今回の試験も、前回と前々回と同様に、すべての問題が過去問題の再利用でした。
基本情報技術者試験の過去問題だけでなく、他の試験区分の過去問題も多くあったことも、前回と前々回と同様です。

表3は、今回を含めた直近3回の試験で再利用された過去問題の試験区分と問題数です。

基本情報技術者試験の過去問題が多い(全体の58%~65%)のは当然ですが、応用情報技術者試験の過去問題も多く(全体の28%~35%)再利用されています。
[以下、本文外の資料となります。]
===== src/rtl/lut_multiplier_seq_nb_if.sv =====
`default_nettype none
// ============================================================================
// Module   : lut_multiplier_seq_nb_if
// Brief    : start/busy/done handshake and operand/result bus of the
//            sequential LUT multiplier.
// Revision : 1.0 - initial release
// ============================================================================
interface lut_multiplier_seq_nb_if #(
    parameter int A_WIDTH = 32,
    parameter int B_WIDTH = 8
);
    localparam int R_WIDTH = A_WIDTH + B_WIDTH;

    logic                 start_nb;
    logic [A_WIDTH-1:0]   source_a_nb;
    logic [B_WIDTH-1:0]   source_b_nb;
    logic                 busy_nb;
    logic                 done_nb;
    logic [R_WIDTH-1:0]   result_nb;

    modport master (
        output start_nb, source_a_nb, source_b_nb,
        input  busy_nb, done_nb, result_nb
    );

    modport slave (
        input  start_nb, source_a_nb, source_b_nb,
        output busy_nb, done_nb, result_nb
    );
endinterface
`default_nettype wire


===== src/rtl/lut_multiplier_seq_nb.sv =====
`default_nettype none
// ============================================================================
// Module   : lut_multiplier_seq_nb
// Brief    : Sequential unsigned multiplier, one 2-bit digit of B per clock,
//            digit products from a {0, A, 2A, 3A} LUT built once per operation.
//            Optional macro LUT_MULT_EARLY_EXIT_EN stops once the remaining
//            digits of B are all zero.
// Revision : 1.0 - initial release
// ============================================================================
module lut_multiplier_seq_nb #(
    parameter int A_WIDTH = 32,
    parameter int B_WIDTH = 8
) (
    input  wire logic               clk_nb,
    input  wire logic               reset_nb,
    lut_multiplier_seq_nb_if.slave  mul
);
    localparam int R_WIDTH  = A_WIDTH + B_WIDTH;
    localparam int N_DIGITS = B_WIDTH / 2;
    localparam int IDX_W    = (N_DIGITS > 1) ? $clog2(N_DIGITS) : 1;

    localparam logic [IDX_W-1:0] C_LAST_IDX = IDX_W'(N_DIGITS - 1);

    localparam logic [1:0] S_IDLE = 2'd0;
    localparam logic [1:0] S_LOAD = 2'd1;
    localparam logic [1:0] S_RUN  = 2'd2;
    localparam logic [1:0] S_DONE = 2'd3;

    if (A_WIDTH < 2) begin : g_chk_a_width
        $error("lut_multiplier_seq_nb: A_WIDTH must be >= 2");
    end
    if ((B_WIDTH < 2) || ((B_WIDTH % 2) != 0)) begin : g_chk_b_width
        $error("lut_multiplier_seq_nb: B_WIDTH must be even and >= 2");
    end

    logic [1:0]           state_q,  state_d;
    logic [A_WIDTH-1:0]   a_q,      a_d;
    logic [B_WIDTH-1:0]   b_q,      b_d;
    logic [R_WIDTH-1:0]   lut_q [4];
    logic [R_WIDTH-1:0]   lut_d [4];
    logic [R_WIDTH-1:0]   acc_q,    acc_d;
    logic [R_WIDTH-1:0]   result_q, result_d;
    logic [IDX_W-1:0]     idx_q,    idx_d;

    logic [IDX_W:0]       w_shift;
    logic [1:0]           w_digit;
    logic [R_WIDTH-1:0]   w_term;
    logic [R_WIDTH-1:0]   w_sum;
    logic                 w_last;

    // ------------------------------------------------------------------
    // State and datapath registers
    // ------------------------------------------------------------------
    always_ff @(posedge clk_nb) begin
        if (reset_nb) begin
            state_q  <= S_IDLE;
            a_q      <= '0;
            b_q      <= '0;
            lut_q    <= '{default: '0};
            acc_q    <= '0;
            result_q <= '0;
            idx_q    <= '0;
        end else begin
            state_q  <= state_d;
            a_q      <= a_d;
            b_q      <= b_d;
            lut_q    <= lut_d;
            acc_q    <= acc_d;
            result_q <= result_d;
            idx_q    <= idx_d;
        end
    end

    // Digit i carries weight 4^i, i.e. a left shift of 2i.
    always_comb begin
        w_shift = {idx_q, 1'b0};
        w_digit = b_q[w_shift +: 2];
        w_term  = lut_q[w_digit] << w_shift;
        w_sum   = acc_q + w_term;
    end

`ifdef LUT_MULT_EARLY_EXIT_EN
    logic [IDX_W+1:0] w_upper_shift;

    always_comb begin
        w_upper_shift = {1'b0, idx_q, 1'b0} + (IDX_W + 2)'(2);
        w_last        = (idx_q == C_LAST_IDX) || ((b_q >> w_upper_shift) == '0);
    end
`else
    always_comb begin
        w_last = (idx_q == C_LAST_IDX);
    end
`endif

    // ------------------------------------------------------------------
    // Next-state logic
    // ------------------------------------------------------------------
    always_comb begin
        state_d = state_q;
        case (state_q)
            S_IDLE:  if (mul.start_nb) state_d = S_LOAD;
            S_LOAD:  state_d = S_RUN;
            S_RUN:   if (w_last) state_d = S_DONE;
            S_DONE:  state_d = S_IDLE;
            default: state_d = S_IDLE;
        endcase
    end

    // ------------------------------------------------------------------
    // Datapath next values
    // ------------------------------------------------------------------
    always_comb begin
        a_d      = a_q;
        b_d      = b_q;
        lut_d    = lut_q;
        acc_d    = acc_q;
        result_d = result_q;
        idx_d    = idx_q;
        case (state_q)
            S_IDLE: begin
                if (mul.start_nb) begin
                    a_d = mul.source_a_nb;
                    b_d = mul.source_b_nb;
                end
            end
            S_LOAD: begin
                lut_d[0] = '0;
                lut_d[1] = R_WIDTH'(a_q);
                lut_d[2] = R_WIDTH'(a_q) << 1;
                lut_d[3] = (R_WIDTH'(a_q) << 1) + R_WIDTH'(a_q);
                acc_d    = '0;
                idx_d    = '0;
            end
            S_RUN: begin
                acc_d = w_sum;
                // Result is captured on the way into DONE so it is already
                // valid in the cycle done_nb is high.
                if (w_last) begin
                    result_d = w_sum;
                end else begin
                    idx_d = idx_q + IDX_W'(1);
                end
            end
            default: ;
        endcase
    end

    // ------------------------------------------------------------------
    // Outputs
    // ------------------------------------------------------------------
    always_comb begin
        mul.busy_nb   = (state_q == S_LOAD) || (state_q == S_RUN);
        mul.done_nb   = (state_q == S_DONE);
        mul.result_nb = result_q;
    end

endmodule
`default_nettype wire

===== src/flat_wrapper.sv =====
// flat-port wrapper written by rule: the top's interface ports become plain ports
module lut_multiplier_seq_nb_flat 
#(
    parameter int A_WIDTH = 32,
    parameter int B_WIDTH = 8
)
  (clk_nb, reset_nb, mul_start_nb, mul_source_a_nb, mul_source_b_nb, mul_busy_nb, mul_done_nb, mul_result_nb);
  lut_multiplier_seq_nb_if #(.A_WIDTH(A_WIDTH), .B_WIDTH(B_WIDTH)) mul_i ();
  input  wire logic clk_nb;
  input  wire logic reset_nb;
  input wire logic [$bits(mul_i.start_nb)-1:0] mul_start_nb;
  input wire logic [$bits(mul_i.source_a_nb)-1:0] mul_source_a_nb;
  input wire logic [$bits(mul_i.source_b_nb)-1:0] mul_source_b_nb;
  output wire logic [$bits(mul_i.busy_nb)-1:0] mul_busy_nb;
  output wire logic [$bits(mul_i.done_nb)-1:0] mul_done_nb;
  output wire logic [$bits(mul_i.result_nb)-1:0] mul_result_nb;
  assign mul_i.start_nb = mul_start_nb;
  assign mul_i.source_a_nb = mul_source_a_nb;
  assign mul_i.source_b_nb = mul_source_b_nb;
  assign mul_busy_nb = mul_i.busy_nb;
  assign mul_done_nb = mul_i.done_nb;
  assign mul_result_nb = mul_i.result_nb;
  lut_multiplier_seq_nb #(.A_WIDTH(A_WIDTH), .B_WIDTH(B_WIDTH)) u_core (.clk_nb(clk_nb), .reset_nb(reset_nb), .mul(mul_i));
endmodule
表3 直近3回の科目A免除試験で再利用された過去問題の試験区分と問題数

試験区分 前々回(6月11日) 前回(7月23日) 今回(12月10日)
基本情報技術者試験 38問(63%) 39問(65%) 35問(58%)
応用情報技術者試験 18問(30%) 17問(28%) 21問(35%)
情報セキュリティマネジメント試験 3問 2問 3問
情報セキュリティスペシャリスト試験 (なし) (なし) 1問
データベーススぺシャリスト試験 (なし) 1問 (なし)
プロジェクトマネージャ試験 (なし) 1問 (なし)
初級システムアドミニストレータ試験(現在のITパスポート試験) 1問 (なし) (なし)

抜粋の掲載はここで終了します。